After Regan learned of the firm’s involvement, he eventually asked for REG to remove Cotleur and Hearing from the project because ”‘the optics weren’t good,’” according to the investigation. He was advised by the city attorney, who followed up with an Ethics Commission attorney to confirm, that the arrangement appeared to not violate ethics laws.
He also disclosed the relationship at a March 2015 Commission meeting.
Another focus of the complaint was that Regan led a tour of the city with officials from Cotleur & Hearing, including his daughter, and others. Regan said he gave the tour because the firm had a client who was interested in landscape designs used by the city, and he said the the tour wasn’t related to any city project, according to investigation documents.

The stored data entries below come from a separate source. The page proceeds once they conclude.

<file path="design.v">
`timescale 1ns / 1ps
module bin2bcd(
    input clk,
    input reset,
    input start,               
    input [11:0] bin_in,       
    output reg [15:0] bcd_out,  
    output reg done             
);
    parameter IDLE  = 3'b000,
              SETUP = 3'b001,
              ADD   = 3'b010,
              SHIFT = 3'b011,
              DONE  = 3'b100;
    reg [2:0] PS, NS;
    reg [27:0] bcd_data;       
    reg [3:0] shift_count;     
    reg [1:0] add_count;       
    always @(posedge clk or posedge reset)
    begin
        if (reset)
            PS <= IDLE;
        else
            PS <= NS;
    end
    always @(PS or start or shift_count or add_count or bcd_data)
    begin
        case (PS)
            IDLE: begin
                if (start)
                    NS = SETUP;
                else
                    NS = IDLE;
            end
            SETUP: begin
                NS = ADD;
            end
            ADD: begin
                if (add_count == 2'd3)
                    NS = SHIFT;
                else
                    NS = ADD;
            end
            SHIFT: begin
                if (shift_count == 4'd12)
                    NS = DONE;
                else
                    NS = ADD;
            end
            DONE: begin
                NS = IDLE;
            end
            default: NS = IDLE;
        endcase
    end
    always @(posedge clk or posedge reset)
    begin
        if (reset)
        begin
            bcd_data    <= 28'd0;
            shift_count <= 4'd0;
            add_count   <= 2'd0;
            bcd_out     <= 16'd0;
            done        <= 1'b0;
        end
        else
        begin
            case (PS)
                IDLE: begin
                    done <= 1'b0;
                end
                SETUP: begin
                    bcd_data    <= {16'd0, bin_in};
                    shift_count <= 4'd0;
                    add_count   <= 2'd0;
                    done        <= 1'b0;
                end
                ADD: begin
                    if (bcd_data[15:12] > 4)
                        bcd_data[27:12] <= bcd_data[27:12] + 3;
                    if (bcd_data[19:16] > 4)
                        bcd_data[27:16] <= bcd_data[27:16] + 3;
                    if (bcd_data[23:20] > 4)
                        bcd_data[27:20] <= bcd_data[27:20] + 3;
                    if (bcd_data[27:24] > 4)
                        bcd_data[27:24] <= bcd_data[27:24] + 3;
                    add_count <= add_count + 1;
                end
                SHIFT: begin
                    bcd_data <= bcd_data << 1;
                    shift_count <= shift_count + 1;
                    add_count <= 2'd0;
                end
                DONE: begin
                    bcd_out <= bcd_data[27:12];
                    done <= 1'b1;
                end
            endcase
        end
    end
endmodule
`timescale 1ns / 1ps
module clk_divider(
    input clk,
    input reset,
    output reg slow_clk
);
    reg [25:0] counter;
    always @(posedge clk or posedge reset)
    begin
        if (reset)
        begin
            counter <= 26'd0;
            slow_clk <= 1'b0;
        end
        else
        begin
            if (counter == 26'd49_999_999)   
            begin
                slow_clk <= ~slow_clk;
                counter <= 26'd0;
            end
            else
                counter <= counter + 1;
        end
    end
endmodule
`timescale 1ns / 1ps
module multiseg_display(
    input clk,
    input reset,
    input [15:0] bcd,      
    output reg [6:0] seg,
    output reg [3:0] an
);
    reg [1:0] digit_sel;
    reg [3:0] current_digit;
    reg [15:0] refresh_counter;
    always @(posedge clk or posedge reset)
    begin
        if (reset)
            refresh_counter <= 0;
        else
            refresh_counter <= refresh_counter + 1;
    end
    always @(posedge clk or posedge reset)
    begin
        if (reset)
            digit_sel <= 0;
        else
            digit_sel <= refresh_counter[15:14];
    end
    always @(*)
    begin
        case (digit_sel)
            2'b00: begin an = 4'b1110; current_digit = bcd[3:0];   end
            2'b01: begin an = 4'b1101; current_digit = bcd[7:4];   end
            2'b10: begin an = 4'b1011; current_digit = bcd[11:8];  end
            2'b11: begin an = 4'b0111; current_digit = bcd[15:12]; end
            default: begin an = 4'b1111; current_digit = 4'd0; end
        endcase
    end
    always @(*)
    begin
        case (current_digit)
            4'd0: seg = 7'b1000000;
            4'd1: seg = 7'b1111001;
            4'd2: seg = 7'b0100100;
            4'd3: seg = 7'b0110000;
            4'd4: seg = 7'b0011001;
            4'd5: seg = 7'b0010010;
            4'd6: seg = 7'b0000010;
            4'd7: seg = 7'b1111000;
            4'd8: seg = 7'b0000000;
            4'd9: seg = 7'b0010000;
            default: seg = 7'b1111111;
        endcase
    end
endmodule
`timescale 1ns / 1ps
module top_counter_display(
    input clk,                 
    input reset,               
    output [6:0] seg,          
    output [3:0] an            
);
    wire slow_clk;
    wire [11:0] count;
    wire [15:0] bcd_out;
    wire done;
    reg start;
    clk_divider div_inst(
        .clk(clk),
        .reset(reset),
        .slow_clk(slow_clk)
    );
    up_counter counter_inst(
        .clk(slow_clk),
        .reset(reset),
        .enable(1'b1),
        .count(count)
    );
    always @(posedge clk or posedge reset)
    begin
        if (reset)
            start <= 1'b0;
        else
            start <= 1'b1;      
    end
    bin2bcd converter_inst(
        .clk(clk),
        .reset(reset),
        .start(start),
        .bin_in(count),
        .bcd_out(bcd_out),
        .done(done)
    );
    multiseg_display display_inst(
        .clk(clk),
        .reset(reset),
        .bcd(bcd_out),
        .seg(seg),
        .an(an)
    );
endmodule
`timescale 1ns / 1ps
module up_counter(
    input clk,           
    input reset,         
    input enable,        
    output reg [11:0] count   
);
    always @(posedge clk or posedge reset)
    begin
        if (reset)
            count <= 12'd0;                        
        else if (enable)
        begin
            if (count == 12'd4095)
                count <= 12'd0;                    
            else
                count <= count + 1;                
        end
    end
endmodule
</file>
<file path="run.sh">
#!/bin/bash
# OpenROAD 26Q1-2900-gdf79404cd8, Yosys 0.63+post, stock flow scripts
make -C /OpenROAD-flow-scripts/flow DESIGN_CONFIG=/design/flow/config.mk WORK_HOME=/design/flow/orfs finish
</file>
<file path="config.mk">
export PLATFORM = sky130hd
export DESIGN_NAME = top_counter_display
export DESIGN_NICKNAME = top_counter_display
export VERILOG_FILES = /design/flow/design.v
export SDC_FILE = /design/flow/constraint.sdc
export NUM_CORES = 4
export LEC_CHECK = 1
export CORE_UTILIZATION = 30
</file>
<file path="constraint.sdc">
current_design top_counter_display

set clk_period 5.5
set clk_io_pct 0.2

create_clock -name clk0 -period $clk_period [get_ports {clk}]

set non_clock_inputs [all_inputs -no_clocks]
set_input_delay [expr $clk_period * $clk_io_pct] -clock clk0 $non_clock_inputs
set_output_delay [expr $clk_period * $clk_io_pct] -clock clk0 [all_outputs]
</file>
==> results.cfg <==
; implementation run metrics
[power_and_ir_drop]
clkPwrFrac_pct = 45.1
ir_worst_vdd_mv = 0.1410
power_w = 0.001386
netSwitchingFraction_pct = 20.70
p_sw_w = 0.0002868
p_comb_share_pct = 1.3
intPower_w = 0.001099
p_seq_share_pct = 53.6
power.leakage_nw = 2.853
powerDensity_nw_per_um2 = 216.4

[setup_path]
critPathLaunch = display_inst.digit_sel[1]
cp_max_fo = 8
arrival_ps = 2590
crit_family = multiplexers
cp_slowest_cell = mux4_2
reg2reg_from = converter_inst.PS[2]
path_depth = 6
endpoint = seg[3]
rr_worst_depth = 4
rr_endpoint = converter_inst.bcd_data[22]
slowest_delay_ps = 610
crit_buf_inv = 1
cp_data_required_time_ps = 4400
reg2reg_setup_slack_ps = 3200
path_cells = mux4_2 > ha_1 > nand2b_1 > o21ai_0 > a21oi_1 > clkdlybuf4s50_1
end_kind = output port
path_class = reg2out
startpoint_type = register

[yosys]
ys_async_sr_fraction_pct = 100.0
largest_area_cell = dfrtp_1
topCellsByArea = dfrtp_1, ha_1, xor2_1
common_cells = dfrtp_1, nand2_1, nor2_1, o21ai_0
edf_count = 0
ys_types = 63
avgSynthCellArea_sq_um = 10.57
netlist_area_sq_um = 5769
ys_warn_count = 5
ys_seq_share_pct = 49.03
synth_top_cell_by_count = dfrtp_1
yosys.area.top_type_share_pct = 48.58
synthCells = 546
yosys-stat-cells = 546
synth_flops = 113
synth-main-ff-cell = dfrtp_1
yosysChipArea_sq_um = 5769

[global_routing]
antenna_found_initial = 0
gr-total-overflow = 0
grt_pass1_vias = 3942
grt_pass1_wl_mm = 19.02
grt_util_all_layers_pct = 11.92
grt_max_degree = 62

[cts]
htreeDepth = 3
clockBufferDepth = 2
cts_buffers = 9
cts_setup_buffers = 0
ctsHoldBuffers = 0
clk_latency_ps = 340
cts_resized = 0
cts-root-buf = clkbuf_16
cts_tree = built
path_clk_slew_ps = 60

[drt]
ant_nets = 0
vias = 3961
drt_iter0_markers = 204
wl_mm = 10.57
viasPerCell = 5.014
drt_pass1_iterations = 5
routedWlPerCell_um = 13.38
insertedDiodeCount = 0
drc_errors = 0

[die]
fp.dieW_um = 140.7
fp-utilization_pct = 30.74
num_rows = 50
placeableCoreArea_sq_um = 18770
io_pins = 13
die_area_sq_um = 19790
die_y_um = 140.7

[final_timing]
final_max_slew_viol_count = 0
setup_tns_ps = 0
unconstrained_endpoints = 12
fmax_mhz = 270.7
maxSlewHeadroom_pct = 40.38
finClkSkew_ps = 10.80
setup_viol = 0
unclocked_regs = 12
rsz0062_at_grt = false
setup_slack_ps = 1806
final-hold-violation-count = 0
tightest_slew_ps = 887.6
fin_crit_sh_pct = 67.17
period_minus_slack_ps = 3694

[finish]
area.combinational_sq_um = 2741
drive_gt1_share_pct = 9.353
finalNonFillerCells = 790
regArea_sq_um = 2829
area_growth_pct = 10.97
n_fill_cell = 1791
final_util_pct = 34.11

[place]
numPortBuffers = 12
placedCellCount = 774
pre_cts_ws_ps = 2173
globalplace.congestion = 0.9100
dpl.hpwl_mm = 7.045

[hold_path]
min_path_cells = 0
holdCritPathClass = reg2reg
holdCritStartpoint = display_inst.refresh_counter[15]

[job]
cap_violations = 0
warnings = 37

[status]
status = finished, final reports clean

According to the documents, Regan “said he believed leading the tour was a recruiting tool that could generate future development in the City of St. Augustine and allow him to make business connections.”
Regan said it is a routine thing to provide tours to developers and others.
Another complaint focuses on the city’s purchase of 91 and 93 Coquina Ave. in Davis Shores.
Complaints say that Regan and Cullum provided misinformation to the Commission about purchasing the land and that the purchase would have benefited Regan and Freeman because they live in the area. Everyone denied there was any intent to provide misinformation or benefit any public official.
The information presented to the Commission was that purchasing the property would provide access to make flooding improvements and that a property owner had told the city to leave when crews tried to make improvements.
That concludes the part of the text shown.